The West African Examinations Council (WAEC) says 62.16 per cent of students who sat for the 2008 Basic Education Certificate Examination (BECE) qualified to enter senior high schools and technical institutes.

The candidates, numbering 210,282, scored between aggregates six and 30, thus meeting the requirements for placement into second-cycle schools under the Computerised Schools Selection and Placement System (CSSPS), WAEC maintained.

According to the council, recent media publications to the effect that 50 per cent of candidates who sat for the examination failed could therefore not be accurate.

The Senior Public Affairs Officer of WAEC, Mrs Agnes Teye-Cudjoe, said WAEC had not given any report or granted any interview to any media house to warrant the earlier publications, which she described as totally false and without any basis.

“In fact, you are the very first person to receive this report,” she said.

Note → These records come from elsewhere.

### src/rtl/m_wb_arb.sv
// Writeback arbiter: merges the unbufferable ALU result with queued long-latency
// results onto the single register-file write port, with starvation protection.
module m_wb_arb
  import m_wb_arb_pkg::*;
#(
  parameter int unsigned DEPTH      = 4,
  parameter int unsigned STARVE_LIM = 3
) (
  input  logic                   w_clk,
  input  logic                   w_rst,
  input  logic                   w_alu_v,
  input  logic [REG_AW-1:0]      w_alu_rd,
  input  logic [XLEN-1:0]        w_alu_d,
  output logic                   w_stall,
  input  logic                   w_lng_v,
  input  logic [REG_AW-1:0]      w_lng_rd,
  input  logic [XLEN-1:0]        w_lng_d,
  output logic                   w_lng_rdy,
  output logic                   w_we,
  output logic [REG_AW-1:0]      w_wa,
  output logic [XLEN-1:0]        w_wd,
  output logic [$clog2(DEPTH):0] w_cnt
);

  localparam int unsigned StW = (STARVE_LIM > 0) ? $clog2(STARVE_LIM + 1) : 1;

  wb_entry_t        head, push_ent, gnt_ent;
  logic             fifo_full, fifo_empty, force_pop, pop;
  grant_e           gnt;
  logic [StW-1:0]   starve_q, starve_d;
  logic             we_q;
  logic [REG_AW-1:0] wa_q;
  logic [XLEN-1:0]  wd_q;

  assign push_ent = '{rd: w_lng_rd, data: w_lng_d};

  m_wb_fifo #(
    .DEPTH (DEPTH)
  ) u_fifo (
    .clk_i       (w_clk),
    .rst_i       (w_rst),
    .push_i      (w_lng_v),
    .push_data_i (push_ent),
    .pop_i       (pop),
    .head_o      (head),
    .full_o      (fifo_full),
    .empty_o     (fifo_empty),
    .cnt_o       (w_cnt)
  );

  assign w_lng_rdy = ~fifo_full;
  assign force_pop = ~fifo_empty & (starve_q == StW'(STARVE_LIM));

  always_comb begin
    gnt     = GntNone;
    w_stall = 1'b0;
    if (force_pop) begin
      gnt     = GntFifo;
      w_stall = w_alu_v;
    end else if (w_alu_v) begin
      gnt = GntAlu;
    end else if (!fifo_empty) begin
      gnt = GntFifo;
    end
  end

  assign pop = (gnt == GntFifo);

  always_comb begin
    gnt_ent = head;
    if (gnt == GntAlu) gnt_ent = '{rd: w_alu_rd, data: w_alu_d};
  end

  // Counts consecutive ALU wins over a waiting head; saturates at the limit.
  always_comb begin
    starve_d = starve_q;
    if (pop || fifo_empty) begin
      starve_d = '0;
    end else if (starve_q != StW'(STARVE_LIM)) begin
      starve_d = starve_q + 1'b1;
    end
  end

  always_ff @(posedge w_clk) begin
    if (w_rst) begin
      starve_q <= '0;
      we_q     <= 1'b0;
      wa_q     <= '0;
      wd_q     <= '0;
    end else begin
      starve_q <= starve_d;
      we_q     <= (gnt != GntNone) && (gnt_ent.rd != REG_ZERO);
      if (gnt != GntNone) begin
        wa_q <= gnt_ent.rd;
        wd_q <= gnt_ent.data;
      end
    end
  end

  assign w_we = we_q;
  assign w_wa = wa_q;
  assign w_wd = wd_q;

endmodule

Mrs Teye-Cudjoe further explained that the only report the council had issued since the release of the results was the one to the Ministry of Education, Science and Sports “but even that was not as detailed as what I just have given you,” she added.

The report notes that out of the 338,289 candidates who sat for the examination, 23,169, representing 6.84 per cent, obtained aggregate 6-10, while 66,906, representing 19.78 per cent, obtained 11- 20, with 120,207, representing 35.54 per cent, getting 21- 30.

She said 91,949 candidates, representing 27.18 per cent, obtained aggregate 31- 40; with 31,428 candidates, representing 9.29 per cent, getting 41-50 while 2,635 candidates, representing 0.59 per cent, scored 51- 59.

Another 1,995 candidates, representing 0.59 per cent, also obtained aggregates 60- 99.

According to Mrs Teye-Cudjoe, BECE grading principles did not make any provision for failure, since the grade made by a candidate only showed his or her level of attainment compared to other candidates.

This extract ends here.